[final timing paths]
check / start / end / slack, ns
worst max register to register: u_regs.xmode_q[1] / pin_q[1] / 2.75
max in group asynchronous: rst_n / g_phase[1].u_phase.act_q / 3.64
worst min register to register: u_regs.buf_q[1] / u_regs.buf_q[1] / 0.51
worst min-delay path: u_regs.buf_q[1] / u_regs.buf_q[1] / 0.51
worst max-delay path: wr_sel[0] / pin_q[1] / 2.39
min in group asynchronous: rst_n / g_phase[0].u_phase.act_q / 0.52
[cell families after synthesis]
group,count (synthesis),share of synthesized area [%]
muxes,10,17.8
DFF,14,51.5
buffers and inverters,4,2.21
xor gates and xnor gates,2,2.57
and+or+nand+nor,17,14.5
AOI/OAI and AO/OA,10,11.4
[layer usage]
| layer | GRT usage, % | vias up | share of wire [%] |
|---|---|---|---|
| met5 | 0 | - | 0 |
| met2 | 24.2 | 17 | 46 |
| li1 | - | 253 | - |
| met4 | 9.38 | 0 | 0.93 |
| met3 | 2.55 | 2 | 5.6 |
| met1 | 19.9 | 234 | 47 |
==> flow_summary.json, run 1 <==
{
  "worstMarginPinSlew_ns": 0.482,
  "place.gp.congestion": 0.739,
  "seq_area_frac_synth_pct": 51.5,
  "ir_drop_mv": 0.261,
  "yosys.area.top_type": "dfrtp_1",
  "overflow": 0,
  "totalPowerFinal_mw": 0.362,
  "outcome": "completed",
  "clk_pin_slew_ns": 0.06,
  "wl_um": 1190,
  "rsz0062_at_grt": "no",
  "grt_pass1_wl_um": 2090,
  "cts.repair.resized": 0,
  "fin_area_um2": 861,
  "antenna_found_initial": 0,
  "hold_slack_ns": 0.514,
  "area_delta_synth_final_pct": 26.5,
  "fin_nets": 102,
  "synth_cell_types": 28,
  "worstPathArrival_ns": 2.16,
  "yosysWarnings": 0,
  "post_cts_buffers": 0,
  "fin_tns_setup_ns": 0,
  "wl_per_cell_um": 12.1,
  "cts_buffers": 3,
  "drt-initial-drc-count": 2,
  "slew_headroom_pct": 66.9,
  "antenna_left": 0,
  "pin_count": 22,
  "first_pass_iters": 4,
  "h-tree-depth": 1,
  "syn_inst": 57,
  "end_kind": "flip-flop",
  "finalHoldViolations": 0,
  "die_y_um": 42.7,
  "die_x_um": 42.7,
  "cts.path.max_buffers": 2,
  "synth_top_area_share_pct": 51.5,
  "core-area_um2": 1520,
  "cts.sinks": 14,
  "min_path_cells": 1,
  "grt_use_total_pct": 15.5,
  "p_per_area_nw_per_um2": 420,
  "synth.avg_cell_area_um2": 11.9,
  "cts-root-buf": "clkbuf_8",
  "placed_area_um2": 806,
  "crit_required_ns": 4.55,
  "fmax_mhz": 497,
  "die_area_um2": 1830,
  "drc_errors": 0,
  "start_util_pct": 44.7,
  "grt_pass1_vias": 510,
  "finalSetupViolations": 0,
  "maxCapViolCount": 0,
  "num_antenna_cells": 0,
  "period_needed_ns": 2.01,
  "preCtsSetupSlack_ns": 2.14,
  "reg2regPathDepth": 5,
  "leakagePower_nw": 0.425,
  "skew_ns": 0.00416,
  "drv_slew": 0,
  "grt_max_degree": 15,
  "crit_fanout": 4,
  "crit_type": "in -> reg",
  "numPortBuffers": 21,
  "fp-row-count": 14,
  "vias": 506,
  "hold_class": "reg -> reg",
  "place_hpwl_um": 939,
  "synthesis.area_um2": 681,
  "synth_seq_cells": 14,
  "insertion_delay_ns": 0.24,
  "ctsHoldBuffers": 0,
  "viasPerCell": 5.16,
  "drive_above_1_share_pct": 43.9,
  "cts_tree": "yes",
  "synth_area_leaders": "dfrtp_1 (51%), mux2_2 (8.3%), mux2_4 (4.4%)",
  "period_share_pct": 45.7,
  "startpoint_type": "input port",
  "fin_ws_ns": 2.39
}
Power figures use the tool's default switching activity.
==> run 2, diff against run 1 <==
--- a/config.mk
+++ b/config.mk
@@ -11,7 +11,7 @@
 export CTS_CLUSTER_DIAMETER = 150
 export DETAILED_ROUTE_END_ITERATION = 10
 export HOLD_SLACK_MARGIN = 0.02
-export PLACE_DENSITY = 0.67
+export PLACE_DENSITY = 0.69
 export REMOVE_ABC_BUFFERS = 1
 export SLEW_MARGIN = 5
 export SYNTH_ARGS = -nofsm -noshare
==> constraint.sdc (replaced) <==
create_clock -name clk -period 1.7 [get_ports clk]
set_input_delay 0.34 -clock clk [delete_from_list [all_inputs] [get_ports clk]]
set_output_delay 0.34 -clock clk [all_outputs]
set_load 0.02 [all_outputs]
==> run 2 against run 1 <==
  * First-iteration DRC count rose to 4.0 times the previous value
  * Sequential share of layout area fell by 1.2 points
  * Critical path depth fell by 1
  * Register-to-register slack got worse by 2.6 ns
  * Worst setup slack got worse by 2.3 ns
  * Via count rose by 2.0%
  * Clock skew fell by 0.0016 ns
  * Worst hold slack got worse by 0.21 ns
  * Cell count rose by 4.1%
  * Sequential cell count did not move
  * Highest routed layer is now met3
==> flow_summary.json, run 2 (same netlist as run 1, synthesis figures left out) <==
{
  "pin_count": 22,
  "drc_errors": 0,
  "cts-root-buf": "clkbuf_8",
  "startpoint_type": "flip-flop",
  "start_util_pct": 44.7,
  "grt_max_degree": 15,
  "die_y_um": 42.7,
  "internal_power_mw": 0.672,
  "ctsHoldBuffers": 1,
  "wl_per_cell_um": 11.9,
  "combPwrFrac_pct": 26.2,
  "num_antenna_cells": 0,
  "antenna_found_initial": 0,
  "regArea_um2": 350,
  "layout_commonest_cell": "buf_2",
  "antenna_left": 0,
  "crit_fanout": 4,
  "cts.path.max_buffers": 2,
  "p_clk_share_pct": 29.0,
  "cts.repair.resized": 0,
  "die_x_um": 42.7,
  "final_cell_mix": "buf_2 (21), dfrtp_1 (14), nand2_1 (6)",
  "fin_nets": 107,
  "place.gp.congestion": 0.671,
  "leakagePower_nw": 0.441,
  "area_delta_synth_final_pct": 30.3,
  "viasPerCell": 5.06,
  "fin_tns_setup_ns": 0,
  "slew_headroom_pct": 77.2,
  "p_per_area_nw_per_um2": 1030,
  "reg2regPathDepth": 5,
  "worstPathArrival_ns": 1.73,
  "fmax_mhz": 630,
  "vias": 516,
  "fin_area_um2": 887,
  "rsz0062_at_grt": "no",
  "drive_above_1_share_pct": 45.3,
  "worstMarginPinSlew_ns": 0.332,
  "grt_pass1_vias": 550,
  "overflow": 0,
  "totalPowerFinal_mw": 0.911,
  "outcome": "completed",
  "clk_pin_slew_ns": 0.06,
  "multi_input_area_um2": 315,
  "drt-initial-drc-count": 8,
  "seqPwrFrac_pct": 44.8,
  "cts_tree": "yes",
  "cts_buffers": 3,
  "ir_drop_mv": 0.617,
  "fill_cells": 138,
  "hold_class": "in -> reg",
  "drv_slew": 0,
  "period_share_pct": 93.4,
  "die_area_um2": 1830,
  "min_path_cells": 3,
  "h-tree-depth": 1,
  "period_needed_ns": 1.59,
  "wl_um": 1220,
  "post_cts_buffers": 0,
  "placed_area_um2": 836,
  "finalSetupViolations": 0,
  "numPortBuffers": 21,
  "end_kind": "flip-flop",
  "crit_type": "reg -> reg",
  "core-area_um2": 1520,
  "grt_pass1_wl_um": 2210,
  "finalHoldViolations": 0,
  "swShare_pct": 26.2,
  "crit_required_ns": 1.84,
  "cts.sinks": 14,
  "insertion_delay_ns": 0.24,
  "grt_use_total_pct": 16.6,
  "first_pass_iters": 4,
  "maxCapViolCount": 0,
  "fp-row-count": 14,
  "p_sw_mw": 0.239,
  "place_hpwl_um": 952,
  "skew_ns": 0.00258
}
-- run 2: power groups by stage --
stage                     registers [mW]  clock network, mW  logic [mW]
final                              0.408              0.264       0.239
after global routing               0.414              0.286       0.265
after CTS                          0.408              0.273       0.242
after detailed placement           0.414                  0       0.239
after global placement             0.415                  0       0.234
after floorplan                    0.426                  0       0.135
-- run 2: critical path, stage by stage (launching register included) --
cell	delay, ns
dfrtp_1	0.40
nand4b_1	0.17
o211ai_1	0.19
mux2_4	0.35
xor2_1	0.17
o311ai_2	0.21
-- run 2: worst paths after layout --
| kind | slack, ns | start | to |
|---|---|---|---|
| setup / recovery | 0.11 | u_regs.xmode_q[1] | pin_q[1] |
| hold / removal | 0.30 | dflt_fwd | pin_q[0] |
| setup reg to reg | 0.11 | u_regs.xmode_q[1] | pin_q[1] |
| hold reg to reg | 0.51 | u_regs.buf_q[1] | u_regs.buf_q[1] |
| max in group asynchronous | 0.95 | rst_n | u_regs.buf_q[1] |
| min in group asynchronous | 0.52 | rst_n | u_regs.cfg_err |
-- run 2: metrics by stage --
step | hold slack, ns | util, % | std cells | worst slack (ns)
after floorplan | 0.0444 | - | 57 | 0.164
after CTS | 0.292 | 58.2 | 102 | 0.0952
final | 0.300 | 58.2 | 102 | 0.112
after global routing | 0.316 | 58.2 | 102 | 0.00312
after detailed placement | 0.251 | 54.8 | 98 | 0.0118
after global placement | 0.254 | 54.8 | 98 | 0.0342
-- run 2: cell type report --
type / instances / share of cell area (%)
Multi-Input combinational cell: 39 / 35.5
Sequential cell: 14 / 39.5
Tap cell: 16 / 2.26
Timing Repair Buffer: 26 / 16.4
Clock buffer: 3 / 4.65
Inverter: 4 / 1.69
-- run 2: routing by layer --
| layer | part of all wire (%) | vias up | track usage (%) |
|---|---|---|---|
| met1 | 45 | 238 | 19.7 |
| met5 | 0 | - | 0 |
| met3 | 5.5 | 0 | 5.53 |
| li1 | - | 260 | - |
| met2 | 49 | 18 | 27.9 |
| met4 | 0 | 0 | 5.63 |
$ cat src/rtl/spr_move_stage.sv
module spr_move_stage
  import spr_move_pkg::*;
#(
  parameter int W   = XLEN,
  parameter int CW  = CTX_W,
  parameter int IW  = IDX_W
) (
  input  logic [1:0]    op_kind,
  input  logic [2:0]    spr_class,
  input  logic [IW-1:0] slow_idx_in,
  input  logic [CW-1:0] ctx_in,
  input  logic [W-1:0]  gpr_in,
  input  logic [W-1:0]  fast_rd,
  input  logic [W-1:0]  slow_rd,
  input  logic [W-1:0]  tb_in,
  input  logic          xer_so_in,
  input  logic [1:0]    xer_ov_in,
  input  logic [1:0]    xer_ca_in,
  output logic [CW-1:0] ctx_out,
  output logic [W-1:0]  gpr_out,
  output logic          gpr_we,
  output logic [W-1:0]  fast_wd,
  output logic          fast_we,
  output logic [W-1:0]  slow_wd,
  output logic          slow_we,
  output logic [IW-1:0] slow_idx_out,
  output logic          xer_so_out,
  output logic          xer_so_we,
  output logic [1:0]    xer_ov_out,
  output logic          xer_ov_we,
  output logic [1:0]    xer_ca_out,
  output logic          xer_ca_we
);
  logic [W-1:0] xer_word;
  logic         xer_we;

  spr_move_xer_fmt #(.W(W)) u_xer (
    .so_in      (xer_so_in),
    .ov_in      (xer_ov_in),
    .ca_in      (xer_ca_in),
    .packed_out (xer_word),
    .word_in    (gpr_in),
    .so_out     (xer_so_out),
    .ov_out     (xer_ov_out),
    .ca_out     (xer_ca_out)
  );

  spr_move_read_mux #(.W(W)) u_rd (
    .cls      (spr_class),
    .xer_word (xer_word),
    .fast_rd  (fast_rd),
    .slow_rd  (slow_rd),
    .tb_in    (tb_in),
    .result   (gpr_out)
  );

  spr_move_write_route u_wr (
    .op      (op_kind),
    .cls     (spr_class),
    .gpr_we  (gpr_we),
    .fast_we (fast_we),
    .slow_we (slow_we),
    .xer_we  (xer_we)
  );

  assign ctx_out      = ctx_in;
  assign fast_wd      = gpr_in;
  assign slow_wd      = gpr_in;
  assign slow_idx_out = slow_idx_in;
  assign xer_so_we    = xer_we;
  assign xer_ov_we    = xer_we;
  assign xer_ca_we    = xer_we;
endmodule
#####
**Exercise instructions**:
Gather all lines from the records above in which "synthesis" appears.

**Answer area**:
[cell families after synthesis]
group,count (synthesis),share of synthesized area [%]
  "synthesis.area_um2": 681,
==> flow_summary.json, run 2 (same netlist as run 1, synthesis figures left out) <==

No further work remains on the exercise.